Optimization of the web service tips for postal addresses and name

In this article I would like to share the experience of developing a web service in C ++. In my opinion, this is quite an interesting topic, since using C ++ for web development is a rare thing and often causes confusion in IT circles. On the Internet, you can find many arguments against this approach. The use of pointers, memory leaks, segfolts, lack of support for web standards out of the box - this is an incomplete list of what we had to read before making a decision on the choice of this technology.

The development discussed in this article was completed in 2015, but the prerequisites for it appeared much earlier. It all started with the fact that in 2008 we had the idea to develop a web service for standardization and correction of user contact information, such as postal addresses and telephone numbers. The web service was supposed to receive through the REST API contact information, which was indicated by a certain user in an arbitrary text form, and to put this data in order. In essence, the service had to solve the problem of recognizing user contact data in an arbitrary text string. In addition, during such processing, the service had to correct typos in the addresses, restore the missing address components, and also reduce the processed data to a structured form. The service was developed for the needs of business users, for whom the correctness of customer contact information is a critical factor. First of all, these are online stores, delivery services, as well as CRM and MDM systems of large organizations.

In computational terms, the task was rather difficult, since unstructured text data is subject to processing. Therefore, all processing was implemented in C ++, while the application business logic was written in Perl and framed as a FastCGI server.

For six years, this service has worked successfully until we are faced with a new task, which forced us to reconsider the architecture of the solution. The new task was to form real-time prompts for user-entered email addresses, last names, first names and middle names.
')

Real-time processing

Forming hints in real time means that the service receives a new HTTP request from the user whenever he enters the next character of the mailing address or full name in the process of filling out some form with contact information. As part of the request, the service receives a text string entered by the user to the present moment, analyzes it and generates several of the most likely options for its completion. The user sees received prompts from the service and either selects the appropriate option or continues typing. In reality, it should look something like this.

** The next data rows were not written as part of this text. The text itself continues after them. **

From an optimization exercise on the open Yosys and OpenROAD flow, aimed at small area and a short achievable clock period; shortcuts taken in it are not production practice.
RTL that was checked went through simulation tests only; none was proved equivalent to the original.

run 1:
Design addmuladd_3_stage_signed_18_bit_xor_reduction, start of the top module:
module addmuladd_3_stage_signed_18_bit_xor_reduction(
	input signed [17:0] a,
	input signed [17:0] b,
	input signed [17:0] c,
	input signed [17:0] d,
	output [17:0] out,
	input clk);
==> flow/config.mk <==
export PLATFORM = sky130hd
export DESIGN_NAME = addmuladd_3_stage_signed_18_bit_xor_reduction
export DESIGN_NICKNAME = addmuladd_3_stage_signed_18_bit_xor_reduction
export VERILOG_FILES = /design/flow/design.v
export SDC_FILE = /design/flow/constraint.sdc
export NUM_CORES = 4
export LEC_CHECK = 0
export ABC_AREA = 1
export CAP_MARGIN = 20
export CORE_MARGIN = 2
export CORE_UTILIZATION = 40
export CTS_BUF_LIST = sky130_fd_sc_hd__clkbuf_4 sky130_fd_sc_hd__clkbuf_8
export SLEW_MARGIN = 20
==> flow/constraint.sdc <==
create_clock -name core_clock -period 10.0 [get_ports {clk}]
set_input_delay 2.0000 -clock core_clock [delete_from_list [all_inputs] [get_ports {clk}]]
set_output_delay 2.0000 -clock core_clock [all_outputs]
set_load 0.01 [all_outputs]
standard.sh (not shown) runs the stock make flow with config.mk's settings and CLKGATE_MAP_FILE= SYNTH_SCRIPT=/design/flow/synth_recipe.tcl, a recipe that flattens the netlist after the stock synthesis.
==> flow/flow/run.sh <==
#!/bin/bash
# The standard layout (standard.sh), with these changes:
#  - after the standard synthesis, inverters around full-adder cells are removed by
#    flipping the polarity of full adders (invopt2.py); registers are not touched;
#  - ports are buffered with buf_1 cells (the resizer upsizes them where timing needs it);
#  - timing repair aims at a larger setup margin than the design's clock needs, so
#    the layout is optimised for the period it achieves.
set -euo pipefail
MARGIN=6.9
R=$PWD/orfs/results/sky130hd/addmuladd_3_stage_signed_18_bit_xor_reduction/base
bash standard.sh $R/1_2_yosys.v > synth.log 2>&1
cp $R/1_2_yosys.v $R/1_2_yosys_std.v
python3 flow/invopt2.py $R/1_2_yosys_std.v $R/1_2_yosys.v > invopt.log 2>&1
bash standard.sh SETUP_SLACK_MARGIN=$MARGIN "BUFFER_PORTS_ARGS=-buffer_cell sky130_fd_sc_hd__buf_1" finish > layout.log 2>&1
Other scripts of this flow, unchanged in this note and not shown: flow/flow/invopt2.py
The flow did not stop early for run 1: all stages ran, and the layout cleared the timing, design-rule and antenna checks.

This task differs from the standardization of the already entered contact information for which the service was originally designed, in that the same user generates an order of magnitude more requests during the filling out of the form. At the same time, the speed of processing these requests must exceed the speed with which the user types in the input data on the keyboard. Otherwise, the user will have time to enter all the data manually and no prompts will be needed.

To evaluate the acceptable response time, we conducted a series of experiments with adjustable delay. As a result, they came to the conclusion that prompts are no longer useful when the response time exceeds 150 ms. Our initial service architecture allowed us to remain within this framework while 40 users were working simultaneously (these figures were obtained for a server with two cores and 8GB of RAM). To increase this number, it is necessary to increase the number of processors for server hardware. And since the functions of prompts for postal addresses and full names were developed for their free use by everyone, we understood that processors and servers may be required significantly more. Therefore, the question arose whether it is possible to optimize the processing of requests by changing the architecture of the service.

Source architecture

The service architecture, which needed to be improved, had the following appearance.

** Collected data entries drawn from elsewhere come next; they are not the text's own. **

This is an optimization exercise on Yosys and OpenROAD, whose aim is small area, not a production implementation.
Where RTL was checked, it was by simulation tests only, not by an equivalence proof against the original.
Power is estimated from default activity; no workload was simulated.

==> job 8253: inputs <==
Design qam_rx, start of the top module:
module qam_rx(
    input clk,
    input reset,
    input [2:0] sw,
    input signed [17:0] rf_in,
    output signed [17:0] dec_var_i,
    output signed [17:0] dec_var_q
);
Settings: LEC_CHECK=0, CAP_MARGIN=20, CORE_MARGIN=2, CORE_UTILIZATION=70, CTS_CLUSTER_DIAMETER=60, CTS_CLUSTER_SIZE=28, SLEW_MARGIN=20, SYNTH_HIERARCHICAL=1, SYNTH_MINIMUM_KEEP_SIZE=0; clock period 12.0 ns.
run.sh (not shown) runs the stock make flow with config.mk's settings and CLKGATE_MAP_FILE= SYNTH_SCRIPT=/design/flow/synth_recipe.tcl, a recipe that flattens the netlist after the stock synthesis.
==> job 6948: changes against job 8253 <==
- CTS_CLUSTER_DIAMETER: 60 -> 80
- CTS_CLUSTER_SIZE: 28 -> 24
==> qor summary <==
Status: job 6948 complete, no violations; job 8253 complete, no violations
Final Net Count: job 6948 21880; job 8253 21920
GRT met3 Usage: job 6948 0.1122; job 8253 0.1251
CP required: job 6948 12.80 ns; job 8253 12.69 ns
Wire length of the first global-routing pass: job 6948 975300 µm; job 8253 984500 µm
Routed length on met2: job 6948 301000 µm; job 8253 304800 µm
Number of global-route vias before repair: job 6948 138900; job 8253 140200
Clock transition at the register clock pins on the worst setup and hold paths after CTS: job 6948 0.09 ns; job 8253 0.10 ns
Worst Hold Path EP: job 6948 EQ.rg37[7]$_DFF_P_; job 8253 EI.rg18[5]$_DFF_P_
Total power: job 6948 83.39 mW; job 8253 86.02 mW
Global Route Usage Sum: job 6948 0.3630; job 8253 0.3664
Leakage power total: job 6948 115.0 nW; job 8253 116.5 nW
Met1 wire length: job 6948 282100 µm; job 8253 281100 µm
Post-route standard cell area excluding fillers: job 6948 0.2790 mm²; job 8253 0.2823 mm²
Layout non-clock buf frac: job 6948 0.005413; job 8253 0.005324
DR iter-0 viols: job 6948 13290; job 8253 12310
Sequential share of power: job 6948 0.294; job 8253 0.286
1st-pass router iterations: job 6948 10; job 8253 8
Max Freq: job 6948 92.91 MHz; job 8253 92.44 MHz
Amount of wire on met3 after detailed routing: job 6948 71240 µm; job 8253 75370 µm
Function was not checked in any run of this note: the RTL went through the layout flow alone.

According to this scheme, a user application (for example, a web browser) generates HTTP requests that the web server receives (in this case, the lighttpd lightweight web server is used). If in requests we deal not with a statics, then they are broadcast to an application server which is connected to the web server by means of the FastCGI interface (in our case, the application server is written in Perl). If requests concern the processing of contact data, they are passed on to the processing server. Sockets is used to interact with the processing server.

It can be noted that if in this scheme we replace the processing server with the database server, then we get a fairly common scheme used in traditional web applications developed using popular frameworks for Python or Ruby, as well as for PHP under the control of php_fpm.

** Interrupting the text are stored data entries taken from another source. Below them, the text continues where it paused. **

This is an optimization exercise on Yosys and OpenROAD, whose aim is small area, not a production implementation.
The RTL was checked by simulation tests, not by an equivalence proof against the original design.
Power is estimated from default activity; no workload was simulated.

==> flow/design.v <==
`timescale 1ns / 1ps
module mult_add(
input CLK,
input CE,
input SCLR,
input [15 : 0] A,
input [15 : 0] B,
input [27 : 0] C,
output reg [32 : 0] P
    );
reg [15 : 0] a_r;
reg [15 : 0] b_r;
always @ (posedge CLK)
begin
    if (SCLR) begin
        a_r <= 0;
        b_r <= 0;
    end
    else if (CE) begin
        a_r <= A;
        b_r <= B;
    end
end
always @ (posedge CLK)
begin
    if (SCLR)
        P <= 0;
    else if (CE)
        P <= $signed(a_r) * $signed(b_r) + $signed(C);
end
endmodule
What follows belongs to an exercise in optimizing a design on an open flow for small area; a production flow would make more cautious choices.
RTL that was checked went through simulation tests only; none was proved equivalent to the original.
Power and IR drop assume default switching activity.

## run A
Design top, start of the top module:
module top(
    input wire fastclk,  
    input wire rstn,
    input wire sda_in,   
    output reg sda_t,    
    output reg scl_t,    
    output wire [3:0] led
);
Settings: LEC_CHECK=0, CAP_MARGIN=20, CORE_MARGIN=2, CORE_UTILIZATION=40, CTS_BUF_LIST=sky130_fd_sc_hd__clkbuf_8, SLEW_MARGIN=20; clock period 40.0 ns.
run.sh (not shown) runs the stock make flow with config.mk's settings and CLKGATE_MAP_FILE= SYNTH_SCRIPT=/design/flow/synth_recipe.tcl, a recipe that flattens the netlist after the stock synthesis.
Input-level comparison between run B and run A:
--- a/flow/design.v
+++ b/flow/design.v
@@ -15,26 +15,24 @@
     always @(posedge clk) begin
         if (!rstn) begin
             on <= 1'b0;
             {pe, pwm} <= 16'd1;
         end else if (!on) begin
             {pe, pwm} <= {pe, pwm} + 16'd1;
             if ({pe, pwm} == 16'hFFFF) on <= 1'b1;
         end else
             pwm <= pwm_end ? 15'd0 : pwm + 15'd1;
     end
-    reg rst_d;
     reg [2:0]  lvl;
     reg [14:0] p;
     always @(posedge clk) begin
-        rst_d <= rst;
-        if (rst_d) begin
+        if (!on) begin
             lvl <= 3'd0;
             p <= 15'd0;
         end else if (upd) begin
             lvl <= lvl_n;
             p <= p_n;
         end
     end
     wire full = !pwm_end;
     wire part = (pwm < p);
     assign leds[0] = (lvl > 3'd0) ? full : (lvl == 3'd0) & part;
@@ -56,30 +54,30 @@
     wire rst;
     reg [2:0] state;
     reg rx;               
     reg [6:0] cnt;        
     reg [9:0] gap;
     localparam [9:0] G_1 = 10'd1, G_501 = 10'd694, G_1001 = 10'd712;
     wire [9:0] gap_n = {gap[8:0], ~(gap[9] ^ gap[6])};
     reg [2:0] bitidx;
     reg [1:0] pos;        
     reg [1:0] txn;
-    reg big;              
     reg [9:0]  sh;        
     reg [9:0]  r_w;
     reg [14:0] p_w;
     reg [2:0]  lvl_w;
     reg c;                
     reg w;                
     reg cy;               
     reg lc;               
     reg act;              
+    reg ip;               
     wire rd = txn[0];
     wire c0   = (cnt == 7'd0);
     wire c31  = (cnt == 7'd31);
     wire c62  = (cnt == 7'd62);
     wire c124 = (cnt == 7'd124);
     wire c25  = (cnt == 7'd25);
     wire p0 = (pos == 2'd0), p1 = (pos == 2'd1), p2 = pos[1];
     reg txbit;
     always @* begin
         case (bitidx)
@@ -100,23 +98,24 @@
     wire win = act && !cnt[6] && (fld != 2'd3) && (fld[1] ? (j != 4'd15) : (j <= 4'd9));
     reg k1, l1, k2, l2;
     always @* begin
         l1 = (j == 4'd6) || (j == 4'd8);                                
         k1 = c ? l1 : (j == 4'd1) || (j == 4'd2) || (j == 4'd4) ||
                       (j == 4'd5) || (j == 4'd6) || (j == 4'd7);        
         l2 = (j == 4'd1) || (j == 4'd6) || (j == 4'd7) || (j == 4'd9) ||
              (j == 4'd10) || (j == 4'd11) || (j == 4'd12);              
         k2 = w ? l2 : (j == 4'd0) || (j == 4'd3) || (j == 4'd5) || (j == 4'd6);  
     end
-    wire ka = (fld == 2'd0) | (fld[0] ? k1 : k2);
+    wire k475 = (j != 4'd2) && (j != 4'd5) && (j != 4'd9);
+    wire ka = ip ? (fld == 2'd1) & k475 : (fld == 2'd0) | (fld[0] ? k1 : k2);
     wire la = fld[0] ? l1 : l2;
-    wire a = sh[0];
+    wire a = sh[0] & !(ip & (fld != 2'd0));
     wire sum = a ^ ka ^ cy;
     wire cyo = (a & ka) | (a & cy) | (ka & cy);
     wire lco = (sum & la) | (sum & lc) | (la & lc);
     always @(posedge fastclk) begin
         if (rst) begin
             state <= S_GAP;
             cnt <= 7'd0;
             gap <= G_501;
             bitidx <= 3'd7;
             txn <= T_W00;
@@ -151,21 +150,20 @@
                     if (c0) scl_t <= 1'b1;
                     if (c124) begin
                         scl_t <= 1'b0;
                         bitidx <= bitidx - 3'd1;
                         state <= (bitidx == 3'd0) ? S_A : S_P;
                     end
                 end
                 S_A: begin
                     if (c0) begin
                         sda_t <= !ack2;
-                        if (ack2) big <= |sh[7:2];
                     end
                     if (c31) scl_t <= 1'b1;
                     if (c124) begin
                         scl_t <= 1'b0;
                         state <= S_P;
                         if (rx) begin
                             if (ack2) pos <= 2'd3;
                             else state <= S_STOP;
                         end else if (pos == 2'd0) begin
                             pos <= 2'd1;
@@ -203,40 +201,42 @@
                         state <= S_P;
                     end else gap <= gap_n;
                 end
             endcase
         end
         if (state == S_H && c62 && rx)
             sh <= {sh[8:0], sda_in};
         else if (win)
             {p_w, r_w, sh} <= {sum, p_w, r_w, sh[9:1]};
         if (txn == T_R1E) begin
-            p_w <= 15'd0;
-            r_w <= 10'd475;
-            lvl_w <= 3'd0;
             c <= 1'b0;
             w <= 1'b0;
             cy <= 1'b0;
+            ip <= 1'b1;
+            if (state == S_A && c0 && ack2) lvl_w <= {|sh[7:2], 2'b00};
         end else if (win) begin
             cy <= fend ? (fld[0] & c) : cyo;
             lc <= (fld == 2'd0) ? 1'b0 : lco;
-            if (fend && fld[0]) c <= lco;
-            if (fend && fld[1]) begin
-                w <= lco;
-                lvl_w <= lvl_w + {2'd0, w};
+            if (fend && fld[1]) ip <= 1'b0;
+            if (!ip) begin
+                if (fend && fld[0]) c <= lco;
+                if (fend && fld[1]) begin
+                    w <= lco;
+                    lvl_w <= lvl_w + {2'd0, w};
+                end
             end
         end
         if (c124)
-            act <= (txn == T_W0B) && (big || (sh > 10'd50)) && !lvl_w[2];
+            act <= (txn == T_W0B) && (ip || ((sh > 10'd50) && !lvl_w[2]));
     end
     wire upd = (state == S_GAP) && (txn == T_W00) && (cnt == 7'd1) && (gap == G_1) &&
-               !(!big && sh == 10'h014);
+               !(!lvl_w[2] && sh == 10'h014);
     pwm_led u_bar (
         .clk   (fastclk),
         .rstn  (rstn),
         .rst   (rst),
         .upd   (upd),
         .lvl_n (lvl_w),
         .p_n   (p_w),
         .leds  (led)
     );
 endmodule
--- outcome ---
Maximum number of pins on one net before global-route repair shrinks by more than 10% when moving from run A to run B.
Looking at share of synthesized cell area in and, or, nand and nor gates across run A and run B, the one that comes out lower is run B.
Re final antenna-violating net count: no difference whatsoever between run B and run A.
Final instance count without filler cells down 71 in run B wrt run A
Run B -> run A: portion of the clock cycle consumed by the worst path in the final layout flat
From run A to run B the numbers moved as follows: utilization level, share of cells above drive strength 1 moved up, transition time at the pin with the least slew margin moved up.
For run A, only the layout was checked, not whether the RTL still works.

This architecture seemed to be very successful, because it allows you to easily scale the service with increasing load, for this purpose, new processing servers are simply added. But since the performance left much to be desired, it was decided to measure the time that the service spends at different stages of processing the request. The result is the following chart.

This illustration shows how much time it takes as a percentage from the moment a request is sent and until the web client receives the answer, if the request passes through the entire processing chain or just some fragment of it. In this experiment, the client and server were located on the same local network.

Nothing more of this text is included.